Problem details —
Filter out every line below that lacks "lines", and copy the rest.

(Stored items)
——
===== src/rtl/daq_run_ctrl.sv =====
// Run-level sequencer: issues start pulses to the per-acquisition DAQ FSM, counts
// completed cycles, inserts inter-cycle gaps and recovers hung cycles via a watchdog.
module daq_run_ctrl #(
    parameter int T_WATCHDOG = 40000000,
    parameter int WD_W       = 26,
    parameter int RST_CYCLES = 4
) (
    input  logic        Clk,
    input  logic        reset_n,
    input  logic        run_start,
    input  logic        run_stop,
    input  logic [15:0] acq_number,
    input  logic [15:0] gap_cycles,
    input  logic        once_end,
    output logic        daq_start,
    output logic        daq_reset_n,
    output logic        run_busy,
    output logic        run_done,
    output logic [15:0] acq_done_cnt,
    output logic        timeout_err,
    output logic [2:0]  state_dbg
);

    localparam int RST_W = (RST_CYCLES > 1) ? $clog2(RST_CYCLES) : 1;

    typedef enum logic [2:0] {
        IDLE     = 3'd0,
        ARM      = 3'd1,
        WAIT_END = 3'd2,
        ABORT    = 3'd3,
        GAP      = 3'd4,
        DONE     = 3'd5
    } state_t;

    state_t            state;
    state_t            next_state;
    logic [15:0]       target;
    logic [15:0]       gap_reg;
    logic [15:0]       gap_cnt;
    logic [WD_W-1:0]   wd_cnt;
    logic [RST_W-1:0]  rst_cnt;
    logic              stop_pending;

    logic              stop_now;
    logic              wd_expired;
    logic              rst_last;
    logic              gap_last;
    logic [15:0]       cnt_inc;

    assign state_dbg = state;

    always_ff @(posedge Clk) begin
        if (!reset_n) begin
            state <= IDLE;
        end else begin
            state <= next_state;
        end
    end

    always_comb begin
        next_state = state;
        stop_now   = stop_pending | run_stop;
        wd_expired = (wd_cnt == WD_W'(T_WATCHDOG - 1));
        rst_last   = (rst_cnt == RST_W'(RST_CYCLES - 1));
        // A zero gap still yields one GAP cycle: 1 >= 0 is always true.
        gap_last   = (({1'b0, gap_cnt} + 17'd1) >= {1'b0, gap_reg});
        cnt_inc    = (acq_done_cnt == 16'hFFFF) ? 16'hFFFF : acq_done_cnt + 16'd1;
        case (state)
            IDLE: begin
                if (run_start && !run_stop) next_state = ARM;
            end
            ARM: begin
                next_state = run_stop ? DONE : WAIT_END;
            end
            WAIT_END: begin
                // once_end takes priority over a simultaneous watchdog expiry
                if (once_end) begin
                    if (stop_now || (target != 16'd0 && cnt_inc == target)) next_state = DONE;
                    else next_state = GAP;
                end else if (wd_expired) begin
                    next_state = ABORT;
                end
            end
            ABORT: begin
                if (rst_last) next_state = stop_now ? DONE : GAP;
            end
            GAP: begin
                if (run_stop) next_state = DONE;
                else if (gap_last) next_state = ARM;
            end
            DONE: begin
                next_state = IDLE;
            end
            default: begin
                next_state = IDLE;
            end
        endcase
    end

    always_ff @(posedge Clk) begin
        if (!reset_n) begin
            daq_start    <= 1'b0;
            daq_reset_n  <= 1'b1;
            run_busy     <= 1'b0;
            run_done     <= 1'b0;
            acq_done_cnt <= 16'd0;
            timeout_err  <= 1'b0;
            target       <= 16'd0;
            gap_reg      <= 16'd0;
            gap_cnt      <= 16'd0;
            wd_cnt       <= '0;
            rst_cnt      <= '0;
            stop_pending <= 1'b0;
        end else begin
            daq_start   <= (state == ARM) && (next_state == WAIT_END);
            run_done    <= (state == DONE);
            run_busy    <= (state != IDLE);
            daq_reset_n <= (next_state != ABORT);
            case (state)
                IDLE: begin
                    if (run_start && !run_stop) begin
                        target       <= acq_number;
                        gap_reg      <= gap_cycles;
                        acq_done_cnt <= 16'd0;
                        timeout_err  <= 1'b0;
                        stop_pending <= 1'b0;
                    end
                end
                ARM: begin
                    wd_cnt <= '0;
                end
                WAIT_END: begin
                    wd_cnt  <= wd_cnt + WD_W'(1);
                    rst_cnt <= '0;
                    gap_cnt <= 16'd0;
                    if (once_end) acq_done_cnt <= cnt_inc;
                    if (run_stop) stop_pending <= 1'b1;
                    if (next_state == ABORT) timeout_err <= 1'b1;
                end
                ABORT: begin
                    rst_cnt <= rst_cnt + RST_W'(1);
                    gap_cnt <= 16'd0;
                    if (run_stop) stop_pending <= 1'b1;
                end
                GAP: begin
                    gap_cnt <= gap_cnt + 16'd1;
                end
                default: begin
                end
            endcase
        end
    end

endmodule


===== config.mk =====
export PLATFORM = sky130hd
export DESIGN_NAME = daq_run_ctrl
export DESIGN_NICKNAME = d
export VERILOG_FILES = /design/src/rtl/daq_run_ctrl.sv
export SDC_FILE = /design/constraint.sdc
export NUM_CORES = 1
export LEC_CHECK = 0
export CAP_MARGIN = 15
export CORE_ASPECT_RATIO = 0.9
export CORE_MARGIN = 5
export CORE_UTILIZATION = 52
export DETAILED_ROUTE_END_ITERATION = 8
export PLACE_DENSITY_LB_ADDON = 0.12
export SYNTH_ARGS = -nofsm -noshare
export SYNTH_HDL_FRONTEND = slang
export SYNTH_SLANG_ARGS = --single-unit

===== constraint.sdc =====
create_clock -name Clk -period 2.9 [get_ports Clk]
set_clock_uncertainty 0.1 [all_clocks]
set_input_delay 0.87 -clock Clk [delete_from_list [all_inputs] [get_ports Clk]]
set_output_delay 0.87 -clock Clk [all_outputs]
set_load 0.01 [all_outputs]

# --- Word-level counts from Yosys, hierarchy flattened ---
# Cells that the tools add are included.
totals:
  elab_cells: 76
  in_bits: 37
  output_inout_bits: 24
  ff_bits: 101
classes:
  n_eq_ne: 16
  n_mux: 22
  n_lt_le_gt_ge: 1
  n_addsub: 5
  bitwise: 1
  n_reduce_logical: 18
op_table:
  columns: ["cell", "n"]
  rows:
  - ["16-bit case mux with 2 select lines", 2]
  - ["26-bit case mux with 2 select lines", 1]
  - ["16-bit two-way mux", 3]
  - ["16-bit by 1-bit adder with 16-bit output (second input constant)", 2]
  - ["26-bit by 1-bit adder with 26-bit output (second input constant)", 1]
  - ["26-bit == test (second input constant)", 1]
  - ["3-bit two-way mux", 7]
  - ["16-bit by 1-bit adder with 17-bit output (second input constant)", 1]
  - ["17-bit by 16-bit greater-or-equal comparator with 1-bit output", 1]
  - ["16-bit == test", 1]
  - ["16-bit == test (second input constant)", 1]
  - ["16-bit nonzero test", 1]
  - ["3-bit case mux with 5 select lines", 1]
  - ["3-bit by 2-bit == test with 1-bit output (second input constant)", 4]
  - ["2-bit nonzero test", 5]
  - ["3-bit AND reduction", 3]
  - ["3-bit == test (second input constant)", 2]
  - ["2-bit != test (second input constant)", 3]
  - ["1-bit two-way mux", 5]
  - ["1-bit case mux with 2 select lines", 2]
  - ["2-bit case mux with 2 select lines", 1]
  - ["3-bit by 1-bit == test with 1-bit output (second input constant)", 1]
  - ["1-bit logical AND", 3]
  - ["3-bit logical NOT", 1]
  - ["other kinds (10)", 10]

# --- Depth between registers and ports, before layout ---
depth:
  word_depth: 11
  ltp_mapped: 14
  mapped_depth_nobuf: 13

# --- Worst setup path after synthesis ---
# Ideal clock, no wire load.
synth_path:
  path_type: "reg2reg"
  start: "reg gap_cnt[0]"
  end: "reg state[0], in the netlist state_dbg[0]"
  slack_ns: -0.091
  arrival_time_ns: 2.771
  synth_period_minus_slack_ns: 2.991
  setup_ns: 0.120
  n_path_buf: 1
  required_time_ns: 2.680
  stages_incl_launch_ff: 15
  path_cell_list: "dfxtp_1 > ha_1 > and3_1 > and3_1 > clkbuf_1 > and4_1 > nand3_1 > xnor2_1 > ha_1 > nand3_1 > nor2_1 > a221o_1 > a31oi_1 > a31oi_1 > o31a_1"
synth_via:
  elab_chain_len: 5
synth_rtl:
  columns: ["item", "line", "text"]
  rows:
  - ["from (decl)", "39", "logic [15:0] gap_cnt;"]
  - ["from (signal assigned)", "146", "gap_cnt <= gap_cnt + 16'd1;"]
  - ["16-bit by 1-bit adder with 17-bit output", "66", "gap_last = (({1'b0, gap_cnt} + 17'd1) >= {1'b0, gap_reg});"]
  - ["17-bit by 16-bit greater-or-equal comparator with 1-bit output", "66", null]
  - ["3-bit two-way mux", "89", "else if (gap_last) next_state = ARM;"]
  - ["3-bit two-way mux", "88", "if (run_stop) next_state = DONE;"]
  - ["3-bit case mux with 5 select lines", "68", "case (state)"]
  - ["to (signal assigned)", "56", "state <= next_state;"]
  - ["to (decl)", "35", "state_t state;"]
# No other way between the ends.
# A chain may end at the register's enable or synchronous reset.

# --- Worst setup path after layout ---
layout_path:
  start: "reg gap_cnt[1]"
  end: "reg state[0], in the netlist state_dbg[0]"
# The elaborated chain is that of the path after synthesis.

==> impl_metrics.env <==
export IMPL_regMostFlops="wd_cnt"
export IMPL_grt_pass1_vias=5445
export IMPL_crit_path_start_kind="flop"
export IMPL_postRouteAntennaNets=0
export IMPL_period_share=1.06
export IMPL_root_buffer="clkbuf_16"
export IMPL_max_cap_violations=0
export IMPL_synth_cell_types=59
export IMPL_outcome="finished with violations"
export IMPL_cts_tree="done"
export IMPL_synth_net_count=833
export IMPL_worstHoldEndpoint="gap_reg[12]$_SDFFE_PN0P_"
export IMPL_die_h_um=112
export IMPL_clockBufferDepth=2
export IMPL_io_pins=61
export IMPL_dieArea_um2=13800
export IMPL_antenna_cells=0
export IMPL_antenna_found_initial=0
export IMPL_total_power_uw=3250
export IMPL_finalSetupViolations=2
export IMPL_min_from="gap_reg[12]$_SDFFE_PN0P_"
export IMPL_worstReg2RegStart="gap_cnt[1]$_SDFFE_PN0P_"
export IMPL_relSlewSlack=0.553
export IMPL_hold_depth=2
export IMPL_r2r_slack_ns=-0.18
export IMPL_vias=6000
export IMPL_crit_fanout=5
export IMPL_numCtsBuffers=9
export IMPL_coreArea_um2=11400
export IMPL_worstRegToRegCells=14
export IMPL_r2r_end="state_dbg[0]$_SDFF_PN0_"
export IMPL_final_cell_mix="nand2_1, dfxtp_1, clkdlybuf4s50_1"
export IMPL_clock_sinks=101
export IMPL_holdBufCountCts=0
export IMPL_fmax_ghz=0.324
export IMPL_async_flop_share=0
export IMPL_yosysWarnings=0
export IMPL_place_gp_congestion=0.980
export IMPL_min_period_ns=3.08
export IMPL_synth_flop_cell="dfxtp_1"
export IMPL_tns_ns=-0.286
export IMPL_rows=37
export IMPL_portBuffers=60
export IMPL_clk_pin_slew_ns=0.07
export IMPL_finalInstanceArea_um2=7590
export IMPL_fin_nets=923
export IMPL_worstMarginPinSlew_ns=0.668
export IMPL_clock_tree_htree_level_count=3
export IMPL_die_w_um=123
export IMPL_violations="negative setup slack"
export IMPL_largest_reg_flops=26
export IMPL_slew_violations=0
export IMPL_grt_overflow=0
export IMPL_ir_worst_vdd_uv=317
export IMPL_grt_start_max_net_pins=61
export IMPL_start_util=0.529
export IMPL_areaGrowthSynthToFinish_pct=26.1
export IMPL_crit_path_end_kind="flop"
export IMPL_drcViolationCount=0
export IMPL_pre_cts_ws_ns=-0.193
export IMPL_rsz0062_at_grt="yes"
export IMPL_yosysSeqAreaShare=0.336
export IMPL_synth_edff_count=0
export IMPL_final_common_cell="nand2_1"
export IMPL_syn_inst=776
export IMPL_ys_seq_elements=101
export IMPL_drt_wl_total_um=16700
export IMPL_grt_pass1_wl_um=26500
export IMPL_dr_pass1_iters=5
export IMPL_dp_hpwl_um=11900
export IMPL_hold_viol=0
export IMPL_drt_iter0_drc=610
export IMPL_netlist_area_um2=6020
export IMPL_grt_use_total=0.235
export IMPL_hold_path_class="reg2reg"
export IMPL_drive_above_1_share=0.126
export IMPL_worstPathArrival_ns=3.22
export IMPL_powerDensity_nw_per_um2=428
export IMPL_placed_cell_area_um2=7070
export IMPL_finalWorstSetupSlack_ns=-0.182
export IMPL_wl_per_cell_um=16.2
export IMPL_cp_startpoint="gap_cnt[1]$_SDFFE_PN0P_"
export IMPL_cp_required_ns=3.04
export IMPL_viasPerCell=5.84
export IMPL_leakage_uw=0.00286
export IMPL_whs_ns=0.372
export IMPL_insertion_delay_ns=0.35
export IMPL_syn_avg_cell_area_um2=7.76
export IMPL_critPathKind="reg2reg"
## through the flow
stage,instances,utilization
after floorplan,776,-
after global placement,1000,0.621
after detailed placement,1000,0.621
after CTS,1019,0.653
after global routing,1027,0.667
final,1027,0.667
## routing by layer
metal / track usage / share of wire
met4: 0.0421 / 0.013
met2: 0.380 / 0.47
met1: 0.324 / 0.45
met3: 0.0544 / 0.067
met5: 0 / 0
## Yosys cell counts (all sizes together), types with 2 or more instances
master,count,area [um2]
nor2b,21,131
o21ai,52,260
a22oi,7,52.6
o31ai,2,15.0
ha,20,250
dfxtp,101,2020
inv,26,97.6
o22ai,2,12.5
nor3b,3,22.5
o31a,4,35.0
nand3b,3,22.5
and4,4,35.0
nand4,19,131
o311ai,4,35.0
mux2i,13,130
xnor3,2,45.0
or3,9,61.3
xnor2,11,96.3
nand3,34,183
o21a,6,45.0
o41ai,2,17.5
a21oi,27,135
and3,19,119
a21boi,57,428
nand2,124,465
a31oi,7,43.8
or2,3,18.8
a21o,5,37.5
or4,4,30.0
o211ai,8,60.1
and2,23,144
clkbuf,39,146
nand2b,5,31.3
a2bb2oi,2,17.5
nor4,14,106
buf,6,30.0
xor2,9,78.8
nor3,15,75.1
nor2,45,169
nor4b,4,35.0
## report_power, final
group | leakage [uW] | internal (uW) | switching [uW]
combinational | 0.00188 | 212 | 246
sequential | 0.000819 | 1420 | 34.4
clock | 0.000163 | 786 | 547
total | 0.00286 | 2420 | 828
## logic make-up after synthesis
group,count (synthesis),share of synthesized area
AO/OA/AOI/OAI,198,0.220
XOR/XNOR,22,0.0366
adder cells (fa/ha/maj),20,0.0416
buffers and inverters,71,0.0455
flip-flops,101,0.336
multiplexers,13,0.0216
AND/OR/NAND/NOR,351,0.299
## worst max-delay path by stage
stage / end / slack, ns / cells past startpoint
floorplan: state_dbg[0]$_SDFF_PN0_ / 0.006 / 14
global placement: state_dbg[0]$_SDFF_PN0_ / -0.04 / 14
detailed placement: state_dbg[0]$_SDFF_PN0_ / -0.19 / 14
CTS: state_dbg[0]$_SDFF_PN0_ / -0.05 / 14
global route: state_dbg[0]$_SDFF_PN0_ / -0.30 / 15
finish: state_dbg[0]$_SDFF_PN0_ / -0.18 / 14
## cell type report
type                       count  area [um2]
sequential                   101        2030
tap                          156         195
clock buffer                  10         239
multi-input combinational    604        3830
timing repair buffer         124        1120
inverter                      26        97.6
fill                         975        3790
clock inverter                 6        91.3
## worst max-delay path, cell delays in order, from the launching register on
cell and delay (ns):
dfxtp_2 0.35, ha_2 0.18, and3_4 0.19, and3_4 0.21, and4_4 0.25, xor2_1 0.17
ha_1 0.25, nand2_1 0.07, or2_4 0.14, nor2_4 0.04, buf_6 0.10, a221o_1 0.36
a31oi_4 0.21, a31oi_2 0.11, o31a_1 0.24
## repair_timing
item                                    4_1_cts  5_1_grt
setup buffers                                 3        8
endpoints found under the setup margin        2        3
resized for setup                             6       18
pin swaps                                     3        7
Power figures use the tool's default switching activity.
——
Answer space —
  - ["16-bit case mux with 2 select lines", 2]
  - ["26-bit case mux with 2 select lines", 1]
  - ["3-bit case mux with 5 select lines", 1]
  - ["1-bit case mux with 2 select lines", 2]
  - ["2-bit case mux with 2 select lines", 1]
  - ["3-bit case mux with 5 select lines", "68", "case (state)"]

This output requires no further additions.